If a line in the data contains "modport", copy it out.

(Listed records begins)

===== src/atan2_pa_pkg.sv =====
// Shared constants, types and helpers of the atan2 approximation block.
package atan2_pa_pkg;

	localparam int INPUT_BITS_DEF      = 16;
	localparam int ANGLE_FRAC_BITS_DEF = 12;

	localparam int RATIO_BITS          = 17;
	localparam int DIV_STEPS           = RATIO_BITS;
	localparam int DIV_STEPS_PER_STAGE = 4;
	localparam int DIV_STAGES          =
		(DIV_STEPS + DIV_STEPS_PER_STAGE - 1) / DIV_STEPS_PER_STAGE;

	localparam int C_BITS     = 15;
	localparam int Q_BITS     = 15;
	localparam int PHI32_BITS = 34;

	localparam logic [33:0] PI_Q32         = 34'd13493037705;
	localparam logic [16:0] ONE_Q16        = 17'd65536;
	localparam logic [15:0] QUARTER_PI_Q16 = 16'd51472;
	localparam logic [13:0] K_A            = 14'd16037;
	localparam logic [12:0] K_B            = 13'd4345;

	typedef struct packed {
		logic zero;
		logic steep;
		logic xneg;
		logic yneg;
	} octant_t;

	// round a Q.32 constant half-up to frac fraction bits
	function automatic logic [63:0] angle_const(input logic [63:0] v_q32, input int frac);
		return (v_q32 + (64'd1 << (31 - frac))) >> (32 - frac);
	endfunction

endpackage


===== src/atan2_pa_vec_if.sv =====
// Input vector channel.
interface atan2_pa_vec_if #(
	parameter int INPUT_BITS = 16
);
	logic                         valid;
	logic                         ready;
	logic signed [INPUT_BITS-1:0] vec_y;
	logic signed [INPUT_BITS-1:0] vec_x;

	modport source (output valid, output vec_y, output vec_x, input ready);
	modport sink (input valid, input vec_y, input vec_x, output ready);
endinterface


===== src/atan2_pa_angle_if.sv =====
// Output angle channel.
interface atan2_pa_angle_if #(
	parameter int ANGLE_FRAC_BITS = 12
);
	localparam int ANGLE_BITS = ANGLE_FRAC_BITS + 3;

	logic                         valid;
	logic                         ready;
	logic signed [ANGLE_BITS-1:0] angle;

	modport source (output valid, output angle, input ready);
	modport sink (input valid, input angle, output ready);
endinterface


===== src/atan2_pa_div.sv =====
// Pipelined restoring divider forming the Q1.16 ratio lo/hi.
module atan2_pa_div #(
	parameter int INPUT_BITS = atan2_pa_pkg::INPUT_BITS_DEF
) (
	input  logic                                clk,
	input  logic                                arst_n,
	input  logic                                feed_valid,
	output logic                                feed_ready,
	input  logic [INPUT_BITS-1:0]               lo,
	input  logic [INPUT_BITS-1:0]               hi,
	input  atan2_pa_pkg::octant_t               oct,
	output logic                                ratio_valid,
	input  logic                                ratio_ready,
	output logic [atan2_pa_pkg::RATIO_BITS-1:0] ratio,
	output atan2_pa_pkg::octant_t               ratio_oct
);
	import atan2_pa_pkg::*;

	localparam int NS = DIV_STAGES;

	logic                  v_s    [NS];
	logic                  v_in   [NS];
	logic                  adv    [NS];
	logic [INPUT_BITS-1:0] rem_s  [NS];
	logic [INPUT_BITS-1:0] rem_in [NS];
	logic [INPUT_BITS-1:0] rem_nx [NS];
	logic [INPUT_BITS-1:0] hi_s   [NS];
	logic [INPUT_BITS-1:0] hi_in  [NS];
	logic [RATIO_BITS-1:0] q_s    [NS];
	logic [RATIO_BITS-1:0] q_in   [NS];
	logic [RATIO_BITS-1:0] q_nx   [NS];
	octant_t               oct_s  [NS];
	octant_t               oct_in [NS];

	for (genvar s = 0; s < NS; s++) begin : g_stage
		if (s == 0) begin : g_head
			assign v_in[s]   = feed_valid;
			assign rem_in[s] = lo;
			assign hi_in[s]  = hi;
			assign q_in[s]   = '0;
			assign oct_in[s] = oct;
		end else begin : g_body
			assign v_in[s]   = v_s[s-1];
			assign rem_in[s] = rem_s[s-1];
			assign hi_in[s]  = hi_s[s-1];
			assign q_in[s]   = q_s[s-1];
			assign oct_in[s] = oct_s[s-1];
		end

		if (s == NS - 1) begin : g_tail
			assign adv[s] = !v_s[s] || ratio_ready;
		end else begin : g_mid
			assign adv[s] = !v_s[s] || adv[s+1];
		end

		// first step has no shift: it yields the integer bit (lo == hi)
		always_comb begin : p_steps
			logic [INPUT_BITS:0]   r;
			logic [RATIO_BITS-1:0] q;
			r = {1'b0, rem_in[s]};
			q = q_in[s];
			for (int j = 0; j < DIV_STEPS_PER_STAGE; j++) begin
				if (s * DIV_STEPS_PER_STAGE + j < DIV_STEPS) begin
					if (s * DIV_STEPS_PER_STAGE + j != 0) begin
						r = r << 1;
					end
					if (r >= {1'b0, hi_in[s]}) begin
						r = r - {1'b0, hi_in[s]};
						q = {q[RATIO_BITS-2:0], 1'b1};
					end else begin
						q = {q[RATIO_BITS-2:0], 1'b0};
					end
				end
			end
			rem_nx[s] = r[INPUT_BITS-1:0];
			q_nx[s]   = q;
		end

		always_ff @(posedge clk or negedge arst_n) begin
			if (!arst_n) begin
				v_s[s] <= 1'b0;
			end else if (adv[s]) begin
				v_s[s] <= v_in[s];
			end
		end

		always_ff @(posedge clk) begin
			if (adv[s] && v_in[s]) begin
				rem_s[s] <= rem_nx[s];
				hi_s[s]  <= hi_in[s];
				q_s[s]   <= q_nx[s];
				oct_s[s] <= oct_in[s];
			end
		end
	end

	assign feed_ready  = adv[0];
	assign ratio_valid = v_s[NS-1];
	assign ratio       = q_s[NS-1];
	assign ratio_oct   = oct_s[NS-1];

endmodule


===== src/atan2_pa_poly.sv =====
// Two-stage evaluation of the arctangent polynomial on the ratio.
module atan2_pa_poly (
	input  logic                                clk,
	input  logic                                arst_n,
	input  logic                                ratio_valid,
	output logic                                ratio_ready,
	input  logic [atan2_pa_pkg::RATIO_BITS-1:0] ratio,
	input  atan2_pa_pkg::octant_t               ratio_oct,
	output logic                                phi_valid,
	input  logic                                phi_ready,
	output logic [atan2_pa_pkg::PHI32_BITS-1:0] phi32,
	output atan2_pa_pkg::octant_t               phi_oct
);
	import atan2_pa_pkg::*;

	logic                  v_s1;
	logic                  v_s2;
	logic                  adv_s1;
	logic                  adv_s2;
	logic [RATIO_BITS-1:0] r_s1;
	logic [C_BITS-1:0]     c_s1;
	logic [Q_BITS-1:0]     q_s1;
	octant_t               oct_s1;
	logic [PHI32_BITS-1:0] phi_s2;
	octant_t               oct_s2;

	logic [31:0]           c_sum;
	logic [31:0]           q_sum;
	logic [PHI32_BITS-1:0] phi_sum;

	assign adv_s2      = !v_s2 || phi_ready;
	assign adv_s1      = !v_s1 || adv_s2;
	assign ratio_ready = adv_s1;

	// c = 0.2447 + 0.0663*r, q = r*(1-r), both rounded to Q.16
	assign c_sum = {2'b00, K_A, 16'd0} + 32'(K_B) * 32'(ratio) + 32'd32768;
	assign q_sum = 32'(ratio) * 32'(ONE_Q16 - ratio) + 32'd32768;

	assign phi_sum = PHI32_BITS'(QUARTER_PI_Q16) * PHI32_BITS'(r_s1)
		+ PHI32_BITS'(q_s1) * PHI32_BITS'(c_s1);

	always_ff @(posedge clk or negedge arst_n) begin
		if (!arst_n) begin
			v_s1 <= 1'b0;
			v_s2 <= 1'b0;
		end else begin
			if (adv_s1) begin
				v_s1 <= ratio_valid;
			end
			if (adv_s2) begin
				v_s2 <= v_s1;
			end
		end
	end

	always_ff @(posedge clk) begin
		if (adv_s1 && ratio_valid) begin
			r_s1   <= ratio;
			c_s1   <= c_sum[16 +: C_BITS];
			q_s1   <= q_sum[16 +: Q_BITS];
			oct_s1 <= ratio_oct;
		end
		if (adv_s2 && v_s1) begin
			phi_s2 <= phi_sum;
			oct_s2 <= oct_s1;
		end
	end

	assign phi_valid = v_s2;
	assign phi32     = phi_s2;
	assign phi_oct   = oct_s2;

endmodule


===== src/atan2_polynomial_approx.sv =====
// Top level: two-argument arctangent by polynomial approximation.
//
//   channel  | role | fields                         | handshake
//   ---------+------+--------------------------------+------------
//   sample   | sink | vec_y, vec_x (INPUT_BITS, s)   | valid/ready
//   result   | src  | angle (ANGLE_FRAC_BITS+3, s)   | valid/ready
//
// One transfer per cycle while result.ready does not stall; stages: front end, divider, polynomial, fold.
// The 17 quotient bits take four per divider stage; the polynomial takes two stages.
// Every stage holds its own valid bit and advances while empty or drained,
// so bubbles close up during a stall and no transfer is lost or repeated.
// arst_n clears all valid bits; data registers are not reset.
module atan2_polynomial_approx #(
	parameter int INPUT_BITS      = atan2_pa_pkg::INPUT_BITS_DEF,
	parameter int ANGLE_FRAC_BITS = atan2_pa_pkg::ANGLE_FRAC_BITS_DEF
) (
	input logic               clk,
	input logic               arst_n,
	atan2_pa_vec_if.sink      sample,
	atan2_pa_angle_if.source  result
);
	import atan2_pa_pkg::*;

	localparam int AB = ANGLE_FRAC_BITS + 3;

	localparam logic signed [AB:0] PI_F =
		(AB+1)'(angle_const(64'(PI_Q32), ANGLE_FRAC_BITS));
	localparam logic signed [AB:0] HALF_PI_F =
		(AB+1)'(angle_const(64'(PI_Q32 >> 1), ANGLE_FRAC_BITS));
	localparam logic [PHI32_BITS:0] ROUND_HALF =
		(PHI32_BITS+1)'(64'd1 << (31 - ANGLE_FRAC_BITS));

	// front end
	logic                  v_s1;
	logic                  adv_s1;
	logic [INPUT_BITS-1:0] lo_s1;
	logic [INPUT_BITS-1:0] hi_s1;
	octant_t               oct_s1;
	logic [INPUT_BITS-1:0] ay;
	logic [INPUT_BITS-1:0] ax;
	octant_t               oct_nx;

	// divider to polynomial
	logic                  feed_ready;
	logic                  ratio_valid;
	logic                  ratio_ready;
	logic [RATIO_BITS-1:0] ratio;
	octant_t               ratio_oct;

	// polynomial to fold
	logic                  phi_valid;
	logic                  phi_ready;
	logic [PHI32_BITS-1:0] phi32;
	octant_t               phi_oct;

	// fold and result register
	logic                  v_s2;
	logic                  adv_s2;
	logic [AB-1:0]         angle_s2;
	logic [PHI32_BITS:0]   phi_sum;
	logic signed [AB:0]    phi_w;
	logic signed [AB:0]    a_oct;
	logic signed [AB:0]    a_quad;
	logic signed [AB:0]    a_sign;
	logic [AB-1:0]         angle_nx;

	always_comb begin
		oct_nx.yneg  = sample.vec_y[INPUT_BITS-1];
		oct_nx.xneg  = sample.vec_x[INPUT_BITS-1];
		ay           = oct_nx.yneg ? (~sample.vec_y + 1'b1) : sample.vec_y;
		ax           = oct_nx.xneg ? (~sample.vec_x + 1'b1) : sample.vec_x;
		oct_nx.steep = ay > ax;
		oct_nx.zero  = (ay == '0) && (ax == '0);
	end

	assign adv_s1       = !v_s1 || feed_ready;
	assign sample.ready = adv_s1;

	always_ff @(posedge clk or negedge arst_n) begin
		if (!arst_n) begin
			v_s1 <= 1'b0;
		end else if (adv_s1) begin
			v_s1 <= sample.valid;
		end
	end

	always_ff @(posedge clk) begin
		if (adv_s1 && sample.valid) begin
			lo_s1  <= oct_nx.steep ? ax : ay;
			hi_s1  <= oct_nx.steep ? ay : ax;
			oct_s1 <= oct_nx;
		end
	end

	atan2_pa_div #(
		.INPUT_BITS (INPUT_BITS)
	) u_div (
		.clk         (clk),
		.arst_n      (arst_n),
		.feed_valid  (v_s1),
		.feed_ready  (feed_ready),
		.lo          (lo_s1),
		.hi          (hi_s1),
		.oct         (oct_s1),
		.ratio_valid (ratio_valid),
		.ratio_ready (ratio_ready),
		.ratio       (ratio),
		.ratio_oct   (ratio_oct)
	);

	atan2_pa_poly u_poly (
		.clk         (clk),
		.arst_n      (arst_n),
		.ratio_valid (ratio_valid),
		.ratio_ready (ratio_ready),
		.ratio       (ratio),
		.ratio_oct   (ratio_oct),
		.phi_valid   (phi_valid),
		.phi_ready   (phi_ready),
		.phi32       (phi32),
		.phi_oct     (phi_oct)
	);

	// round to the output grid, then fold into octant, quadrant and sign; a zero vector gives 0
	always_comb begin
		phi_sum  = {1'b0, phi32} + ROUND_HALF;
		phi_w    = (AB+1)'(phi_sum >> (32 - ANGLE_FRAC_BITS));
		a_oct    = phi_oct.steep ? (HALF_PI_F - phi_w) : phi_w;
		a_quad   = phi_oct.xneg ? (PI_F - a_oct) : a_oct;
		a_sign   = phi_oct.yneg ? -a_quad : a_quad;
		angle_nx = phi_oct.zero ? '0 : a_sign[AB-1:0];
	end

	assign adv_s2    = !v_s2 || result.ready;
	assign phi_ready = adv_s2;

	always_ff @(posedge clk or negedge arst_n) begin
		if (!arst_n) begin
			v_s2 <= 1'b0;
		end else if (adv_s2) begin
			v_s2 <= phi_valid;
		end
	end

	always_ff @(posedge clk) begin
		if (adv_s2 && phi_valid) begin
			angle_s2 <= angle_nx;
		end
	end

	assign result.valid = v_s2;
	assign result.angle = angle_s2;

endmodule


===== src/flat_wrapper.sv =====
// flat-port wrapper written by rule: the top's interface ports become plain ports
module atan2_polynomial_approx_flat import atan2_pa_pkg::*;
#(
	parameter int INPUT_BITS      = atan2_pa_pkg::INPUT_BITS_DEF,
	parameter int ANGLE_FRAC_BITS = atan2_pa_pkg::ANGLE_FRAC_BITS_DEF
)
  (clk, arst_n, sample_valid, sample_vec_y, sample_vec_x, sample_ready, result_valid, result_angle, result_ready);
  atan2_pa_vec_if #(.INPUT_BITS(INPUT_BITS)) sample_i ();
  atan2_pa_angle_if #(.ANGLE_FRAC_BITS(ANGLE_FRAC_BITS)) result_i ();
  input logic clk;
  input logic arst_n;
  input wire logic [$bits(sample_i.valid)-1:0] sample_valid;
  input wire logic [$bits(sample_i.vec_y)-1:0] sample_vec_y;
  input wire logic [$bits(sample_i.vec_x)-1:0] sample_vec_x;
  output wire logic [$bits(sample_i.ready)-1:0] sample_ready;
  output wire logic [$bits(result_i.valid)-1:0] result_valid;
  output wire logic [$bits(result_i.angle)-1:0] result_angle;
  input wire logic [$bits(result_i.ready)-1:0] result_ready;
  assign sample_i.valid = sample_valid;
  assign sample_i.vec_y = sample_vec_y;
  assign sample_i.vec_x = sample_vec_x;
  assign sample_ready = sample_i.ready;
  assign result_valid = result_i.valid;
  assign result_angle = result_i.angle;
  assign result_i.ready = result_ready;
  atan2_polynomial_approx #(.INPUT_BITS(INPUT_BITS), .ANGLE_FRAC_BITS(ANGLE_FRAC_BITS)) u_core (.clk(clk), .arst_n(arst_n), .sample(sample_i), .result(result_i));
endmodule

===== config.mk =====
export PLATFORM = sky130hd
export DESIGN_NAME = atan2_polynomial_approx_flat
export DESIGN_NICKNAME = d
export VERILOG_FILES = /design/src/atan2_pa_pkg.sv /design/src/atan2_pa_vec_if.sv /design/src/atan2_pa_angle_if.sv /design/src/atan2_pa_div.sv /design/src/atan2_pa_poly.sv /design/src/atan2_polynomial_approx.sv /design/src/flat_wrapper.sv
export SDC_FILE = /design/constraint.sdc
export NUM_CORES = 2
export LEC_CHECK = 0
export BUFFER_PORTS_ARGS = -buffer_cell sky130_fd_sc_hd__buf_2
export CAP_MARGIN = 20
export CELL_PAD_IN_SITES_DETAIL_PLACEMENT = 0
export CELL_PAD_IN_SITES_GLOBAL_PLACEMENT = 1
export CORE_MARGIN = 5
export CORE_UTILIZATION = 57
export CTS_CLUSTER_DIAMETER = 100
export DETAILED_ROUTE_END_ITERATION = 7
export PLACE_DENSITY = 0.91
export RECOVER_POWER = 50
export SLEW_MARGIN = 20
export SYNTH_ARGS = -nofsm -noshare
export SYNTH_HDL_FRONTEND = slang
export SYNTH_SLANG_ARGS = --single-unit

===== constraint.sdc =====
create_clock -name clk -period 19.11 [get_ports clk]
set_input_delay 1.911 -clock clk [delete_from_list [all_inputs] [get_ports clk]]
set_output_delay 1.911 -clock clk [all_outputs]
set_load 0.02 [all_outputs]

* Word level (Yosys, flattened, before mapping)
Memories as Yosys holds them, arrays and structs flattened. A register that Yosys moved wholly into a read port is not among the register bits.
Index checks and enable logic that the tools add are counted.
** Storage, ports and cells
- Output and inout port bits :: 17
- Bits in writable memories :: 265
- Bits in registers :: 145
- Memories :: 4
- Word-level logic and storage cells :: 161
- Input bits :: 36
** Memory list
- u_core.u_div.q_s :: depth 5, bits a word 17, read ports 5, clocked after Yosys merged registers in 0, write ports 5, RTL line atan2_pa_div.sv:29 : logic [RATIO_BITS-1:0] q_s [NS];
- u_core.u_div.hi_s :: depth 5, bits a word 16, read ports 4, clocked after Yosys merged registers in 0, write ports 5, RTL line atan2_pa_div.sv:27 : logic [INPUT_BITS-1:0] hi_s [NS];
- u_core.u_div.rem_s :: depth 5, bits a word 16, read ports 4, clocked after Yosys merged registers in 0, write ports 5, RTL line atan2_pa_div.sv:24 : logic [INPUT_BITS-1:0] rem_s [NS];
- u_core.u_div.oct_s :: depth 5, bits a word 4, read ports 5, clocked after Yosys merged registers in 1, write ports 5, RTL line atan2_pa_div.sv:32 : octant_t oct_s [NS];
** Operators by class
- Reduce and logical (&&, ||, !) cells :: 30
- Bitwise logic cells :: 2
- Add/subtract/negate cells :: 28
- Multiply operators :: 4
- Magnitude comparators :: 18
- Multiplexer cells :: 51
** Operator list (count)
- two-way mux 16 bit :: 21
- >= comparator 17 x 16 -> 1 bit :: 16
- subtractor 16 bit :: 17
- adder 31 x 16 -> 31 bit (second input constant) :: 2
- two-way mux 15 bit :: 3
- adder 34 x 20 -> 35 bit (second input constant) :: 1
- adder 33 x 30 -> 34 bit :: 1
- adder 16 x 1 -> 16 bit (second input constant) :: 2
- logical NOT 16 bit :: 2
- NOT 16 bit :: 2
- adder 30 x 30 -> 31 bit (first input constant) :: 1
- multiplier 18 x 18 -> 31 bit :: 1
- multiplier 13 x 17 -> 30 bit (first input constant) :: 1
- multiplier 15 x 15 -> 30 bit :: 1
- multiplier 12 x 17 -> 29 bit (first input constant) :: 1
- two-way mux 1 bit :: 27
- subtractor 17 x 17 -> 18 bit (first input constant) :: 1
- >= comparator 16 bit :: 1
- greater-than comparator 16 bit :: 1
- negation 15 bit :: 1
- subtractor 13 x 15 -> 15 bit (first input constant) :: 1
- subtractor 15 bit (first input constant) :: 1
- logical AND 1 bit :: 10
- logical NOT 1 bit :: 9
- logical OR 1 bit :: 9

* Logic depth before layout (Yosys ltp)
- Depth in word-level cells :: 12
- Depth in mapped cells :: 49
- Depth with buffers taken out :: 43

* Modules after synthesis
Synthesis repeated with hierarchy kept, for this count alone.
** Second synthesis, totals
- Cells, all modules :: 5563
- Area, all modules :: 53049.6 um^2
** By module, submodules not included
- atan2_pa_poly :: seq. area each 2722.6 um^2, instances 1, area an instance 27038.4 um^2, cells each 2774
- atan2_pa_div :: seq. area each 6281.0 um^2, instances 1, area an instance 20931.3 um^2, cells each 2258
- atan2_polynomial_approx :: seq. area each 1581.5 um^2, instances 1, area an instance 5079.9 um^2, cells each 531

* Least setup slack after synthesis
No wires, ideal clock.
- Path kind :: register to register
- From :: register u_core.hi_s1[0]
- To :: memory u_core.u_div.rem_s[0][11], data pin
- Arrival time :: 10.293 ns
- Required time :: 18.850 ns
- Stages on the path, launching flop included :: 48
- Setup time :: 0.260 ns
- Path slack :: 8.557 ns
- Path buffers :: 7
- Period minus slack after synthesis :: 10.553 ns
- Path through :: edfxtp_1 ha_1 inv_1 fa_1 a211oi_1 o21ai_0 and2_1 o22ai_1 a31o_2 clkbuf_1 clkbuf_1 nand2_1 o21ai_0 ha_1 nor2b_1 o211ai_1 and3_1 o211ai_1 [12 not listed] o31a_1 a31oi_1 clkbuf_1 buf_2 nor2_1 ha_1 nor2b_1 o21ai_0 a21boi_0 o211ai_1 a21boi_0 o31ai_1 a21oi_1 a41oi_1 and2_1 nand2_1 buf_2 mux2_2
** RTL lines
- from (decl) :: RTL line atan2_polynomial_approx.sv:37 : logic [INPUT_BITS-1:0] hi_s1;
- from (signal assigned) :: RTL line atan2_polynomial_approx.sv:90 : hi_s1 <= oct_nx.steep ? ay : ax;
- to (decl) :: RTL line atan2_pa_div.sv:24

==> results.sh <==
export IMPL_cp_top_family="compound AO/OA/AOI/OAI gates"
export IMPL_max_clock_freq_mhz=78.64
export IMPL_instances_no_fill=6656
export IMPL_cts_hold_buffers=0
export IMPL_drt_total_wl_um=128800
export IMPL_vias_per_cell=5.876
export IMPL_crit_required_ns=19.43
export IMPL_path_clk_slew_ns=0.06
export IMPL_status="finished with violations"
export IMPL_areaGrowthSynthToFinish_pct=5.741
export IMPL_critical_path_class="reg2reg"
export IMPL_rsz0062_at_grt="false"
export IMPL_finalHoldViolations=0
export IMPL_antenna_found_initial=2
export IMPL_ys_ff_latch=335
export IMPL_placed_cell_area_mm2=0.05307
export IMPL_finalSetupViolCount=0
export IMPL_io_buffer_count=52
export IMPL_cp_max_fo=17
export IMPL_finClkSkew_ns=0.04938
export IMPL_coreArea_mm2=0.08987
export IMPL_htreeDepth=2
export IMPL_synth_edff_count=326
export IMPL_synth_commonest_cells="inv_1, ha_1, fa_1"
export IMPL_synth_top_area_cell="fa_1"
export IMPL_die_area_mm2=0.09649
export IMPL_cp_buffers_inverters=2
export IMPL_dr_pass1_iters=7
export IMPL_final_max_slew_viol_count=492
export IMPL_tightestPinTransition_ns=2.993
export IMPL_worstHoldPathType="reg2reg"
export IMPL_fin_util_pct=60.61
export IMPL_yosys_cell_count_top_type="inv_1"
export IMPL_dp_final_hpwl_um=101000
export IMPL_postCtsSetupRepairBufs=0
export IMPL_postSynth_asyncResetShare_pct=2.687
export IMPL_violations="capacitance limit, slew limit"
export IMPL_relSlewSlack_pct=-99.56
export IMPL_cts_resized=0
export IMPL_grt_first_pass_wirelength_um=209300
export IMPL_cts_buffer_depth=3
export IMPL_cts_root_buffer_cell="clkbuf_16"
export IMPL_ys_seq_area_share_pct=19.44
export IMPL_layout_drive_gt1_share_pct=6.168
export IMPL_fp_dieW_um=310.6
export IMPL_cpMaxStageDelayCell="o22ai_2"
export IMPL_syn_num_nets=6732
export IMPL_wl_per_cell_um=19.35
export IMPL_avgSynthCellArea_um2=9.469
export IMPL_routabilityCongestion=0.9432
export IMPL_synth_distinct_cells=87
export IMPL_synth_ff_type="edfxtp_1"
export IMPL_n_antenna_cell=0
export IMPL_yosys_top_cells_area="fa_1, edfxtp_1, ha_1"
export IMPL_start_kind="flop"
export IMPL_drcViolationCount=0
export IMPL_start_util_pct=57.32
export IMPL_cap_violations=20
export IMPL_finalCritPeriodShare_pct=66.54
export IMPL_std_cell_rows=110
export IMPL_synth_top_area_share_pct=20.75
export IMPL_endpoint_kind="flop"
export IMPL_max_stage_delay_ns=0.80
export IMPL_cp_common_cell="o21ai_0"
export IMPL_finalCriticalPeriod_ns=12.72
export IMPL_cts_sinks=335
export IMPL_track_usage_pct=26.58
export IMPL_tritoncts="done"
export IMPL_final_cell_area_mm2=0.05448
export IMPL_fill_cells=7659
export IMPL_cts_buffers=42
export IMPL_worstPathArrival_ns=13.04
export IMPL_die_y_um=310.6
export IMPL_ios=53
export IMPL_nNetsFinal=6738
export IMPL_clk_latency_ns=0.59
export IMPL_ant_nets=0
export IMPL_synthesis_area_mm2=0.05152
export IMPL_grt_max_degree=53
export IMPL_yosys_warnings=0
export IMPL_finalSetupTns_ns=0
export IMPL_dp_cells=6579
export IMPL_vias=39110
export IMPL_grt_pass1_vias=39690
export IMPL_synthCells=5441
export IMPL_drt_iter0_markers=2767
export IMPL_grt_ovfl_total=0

(Listed records ends)

▸ **Solution to this exercise**:
	modport source (output valid, output vec_y, output vec_x, input ready);
	modport sink (input valid, input vec_y, input vec_x, output ready);
	modport source (output valid, output angle, input ready);
	modport sink (input valid, input angle, output ready);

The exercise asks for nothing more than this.